旧香川県立体育館は、東京オリンピックが開催された1964年に竣工した。設計は丹下健三であり、同時期にオリンピック会場として利用された国立代々木競技場(現代々木体育館)の設計も手がけていた。この2つの建物は、同じコンセプト、同じつり屋根構造で造られた双子の建物であったが全く異なる造形であった。
残念ながら、旧香川県立体育館は耐震問題により2014年より閉館し、解体を検討している。解体間近となった旧香川県立体育館の魅力について探っていきます。

旧香川県立体育館

体育館建設の新時代

1950年代の庁舎建築が一巡し、1964年の東京オリンピック開催に向け60年代には新技術を使った体育館の新設が全国各地で進んでいった。

世界の動き

東京オリンピックの前回大会であるローマオリンピック(1960年開催)ではイタリア人の建築家ピエール・ルイージ・ネルヴィによる屋内競技施設パラロットマティカ(PalaLottomatica)は直径60mの円形屋根を36本のY字形のコンクリート部材が斜めに支えるデザインで、シンプルな幾何学の構造設計と貝のような波打つ屋根、シンメトリーなデザインに見られる美しい外観と室内の天井は造形美を備えていた。この屋内競技施設は、現在では主流となっているコンクリートや鉄筋の可能性を広げていくとともに、それまでは大味であった大空間構造に「繊細な美しさ」を切り開いた。

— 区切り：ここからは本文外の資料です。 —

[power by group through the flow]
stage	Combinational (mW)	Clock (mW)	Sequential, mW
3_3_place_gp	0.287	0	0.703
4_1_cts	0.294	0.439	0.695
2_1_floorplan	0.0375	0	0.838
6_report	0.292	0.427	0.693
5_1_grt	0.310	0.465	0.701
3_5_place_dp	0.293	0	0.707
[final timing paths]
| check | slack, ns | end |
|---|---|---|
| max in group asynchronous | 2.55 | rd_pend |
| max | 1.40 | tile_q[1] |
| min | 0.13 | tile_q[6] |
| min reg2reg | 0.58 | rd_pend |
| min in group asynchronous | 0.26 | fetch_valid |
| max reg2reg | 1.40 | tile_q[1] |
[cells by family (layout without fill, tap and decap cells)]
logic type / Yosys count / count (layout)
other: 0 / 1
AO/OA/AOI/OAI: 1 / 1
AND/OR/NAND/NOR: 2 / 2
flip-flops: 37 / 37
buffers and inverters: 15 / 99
File: src/rtl/video_config.svh
`ifndef VIDEO_CONFIG_SVH
`define VIDEO_CONFIG_SVH

// Raster geometry in 6 MHz pixels and lines
`define VID_H_TOTAL     384     // Pixels per line
`define VID_V_TOTAL     264     // Lines per frame
`define VID_V_ACTIVE    224     // Visible lines, blank from here on

// Scroll RAM and tile VRAM share one address width
`define VID_RAM_AW      11

// Enable pattern length in 18 MHz enables
`define VID_CEN_DIV     6

// Pixel phase within a 4 pixel group, from h[1:0]
`define VID_CPU_SLOT    2'd0    // CPU owns the RAMs
`define VID_GFX_SLOT    2'd2    // Graphics fetch owns the RAMs

`endif

File: src/rtl/video_pkg.sv
`default_nettype none

`include "video_config.svh"

package video_pkg;

    // Clock enables, all active low, valid for one MCLK
    typedef struct packed {
        logic               p9_n;       // 9 MHz rising edge
        logic               n9_n;       // 9 MHz falling edge
        logic               p6_n;       // 6 MHz rising edge, pixel advance
        logic               n6_n;       // 6 MHz falling edge
    } cen_t;

    // Pixel position
    typedef struct packed {
        logic   [8:0]       v_cnt;
        logic   [8:0]       h_cnt;
    } raster_t;

    // Memory slot strobes
    typedef struct packed {
        logic               time1;      // Read latch enable, high
        logic               time2;      // Write enable, low
        logic               vrtime;     // Video read time, low
        logic               champx;     // Slot mux phase, low at slot start
    } slot_t;

    // 68000 style bus request
    typedef struct packed {
        logic               req;
        logic               rw;         // 1 = read
        logic               uds_n;
        logic               lds_n;
        logic   [14:0]      addr;       // Word address
        logic   [15:0]      wdata;
    } cpu_req_t;

    // Chip selects, one low per request
    typedef struct packed {
        logic               vzcs_n;     // Scroll RAM
        logic               vcs1_n;     // Tile VRAM
    } cpu_cs_t;

    typedef struct packed {
        logic   [`VID_RAM_AW-1:0] addr;
        logic               we_u_n;     // Upper lane write, low
        logic               we_l_n;     // Lower lane write, low
    } ram_ctrl_t;

    // One graphics-slot fetch result
    typedef struct packed {
        logic               valid;
        logic   [`VID_RAM_AW-1:0] vram_addr;
        logic   [15:0]      tile_word;
        logic   [7:0]       scroll_val;
    } fetch_t;

endpackage

`default_nettype wire

File: src/rtl/cpu_bus_port.sv
`timescale 1ns/1ps
`default_nettype none

`include "video_config.svh"

module cpu_bus_port
(
    input   wire                        i_EMU_MCLK,
    input   wire                        i_arst_n,
    input   wire video_pkg::cpu_req_t   i_cpu,
    input   wire video_pkg::cpu_cs_t    i_cs,
    input   wire video_pkg::raster_t    i_raster,
    input   wire video_pkg::slot_t      i_slot,
    input   wire [`VID_RAM_AW-1:0]      i_gfx_addr,
    input   wire [7:0]                  i_scroll_dout,
    input   wire [15:0]                 i_vram_dout,
    output  video_pkg::ram_ctrl_t       o_scroll_ctrl,
    output  video_pkg::ram_ctrl_t       o_vram_ctrl,
    output  logic [15:0]                o_cpu_dout,
    output  logic                       o_cpu_ack
);

logic                       cpu_slot;   // Pixel 0 of each 4 pixel group
logic                       armed;      // Request taken, waiting for strobe
logic                       done;       // Acked, waiting for req to drop
logic                       access;     // Strobe window of an armed cycle
logic                       access_q;
logic                       wr_go;
logic   [`VID_RAM_AW-1:0]   ram_addr;
logic   [15:0]              rd_mux;
logic   [15:0]              rd_latch;

//////////////////////////////////////////////////
// Slot ownership and cycle tracking
//////////////////////////////////////////////////

assign cpu_slot = (i_raster.h_cnt[1:0] == `VID_CPU_SLOT);
assign ram_addr = cpu_slot ? i_cpu.addr[`VID_RAM_AW-1:0] : i_gfx_addr;

// Reads ride TIME1, writes ride TIME2
assign access = i_cpu.req & armed & cpu_slot &
                (i_cpu.rw ? i_slot.time1 : ~i_slot.time2);
assign wr_go  = access & ~i_cpu.rw;

always_ff @(posedge i_EMU_MCLK or negedge i_arst_n)
begin
    if(!i_arst_n)
    begin
        armed    <= 1'b0;
        done     <= 1'b0;
        access_q <= 1'b0;
    end
    else
    begin
        access_q <= access;
        if(o_cpu_ack)
        begin
            armed <= 1'b0;
            done  <= 1'b1;
        end
        else if(!i_cpu.req) // Bus cycle over
        begin
            armed <= 1'b0;
            done  <= 1'b0;
        end
        else if(!armed && !done && cpu_slot && !i_slot.champx)
        begin
            armed <= 1'b1; // Only at slot start, address held all slot
        end
    end
end

// One MCLK after the last write edge or latch edge
assign o_cpu_ack = access_q & ~access & i_cpu.req;

//////////////////////////////////////////////////
// Write strobes
//////////////////////////////////////////////////

assign o_scroll_ctrl = '{addr:   ram_addr,
                         we_u_n: 1'b1, // 8 bit part on the lower lane
                         we_l_n: ~(wr_go & ~i_cs.vzcs_n & ~i_cpu.lds_n)};

assign o_vram_ctrl   = '{addr:   ram_addr,
                         we_u_n: ~(wr_go & ~i_cs.vcs1_n & ~i_cpu.uds_n),
                         we_l_n: ~(wr_go & ~i_cs.vcs1_n & ~i_cpu.lds_n)};

//////////////////////////////////////////////////
// Read path
//////////////////////////////////////////////////

always_comb
begin
    case({i_cs.vzcs_n, i_cs.vcs1_n})
        2'b01:   rd_mux = {8'hFF, i_scroll_dout}; // Upper byte pulled up
        2'b10:   rd_mux = i_vram_dout;
        default: rd_mux = 16'hFFFF;               // Nothing selected
    endcase
end

// TIME1 latch, holds through ack until the next read
always_ff @(posedge i_EMU_MCLK)
begin
    if(access && i_cpu.rw)
        rd_latch <= rd_mux;
end

assign o_cpu_dout = rd_latch;

endmodule

`default_nettype wire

パラロットマティカ(PalaLottomatica)

パラロットマティカ(PalaLottomatica)

パラロットマティカ(PalaLottomatica)

競技施設内

この屋内競技施設は、現在では主流となっているコンクリートや鉄筋の可能性を広げていくとともに、それまでは大味であった大空間構造に「繊細な美しさ」を切り開いた。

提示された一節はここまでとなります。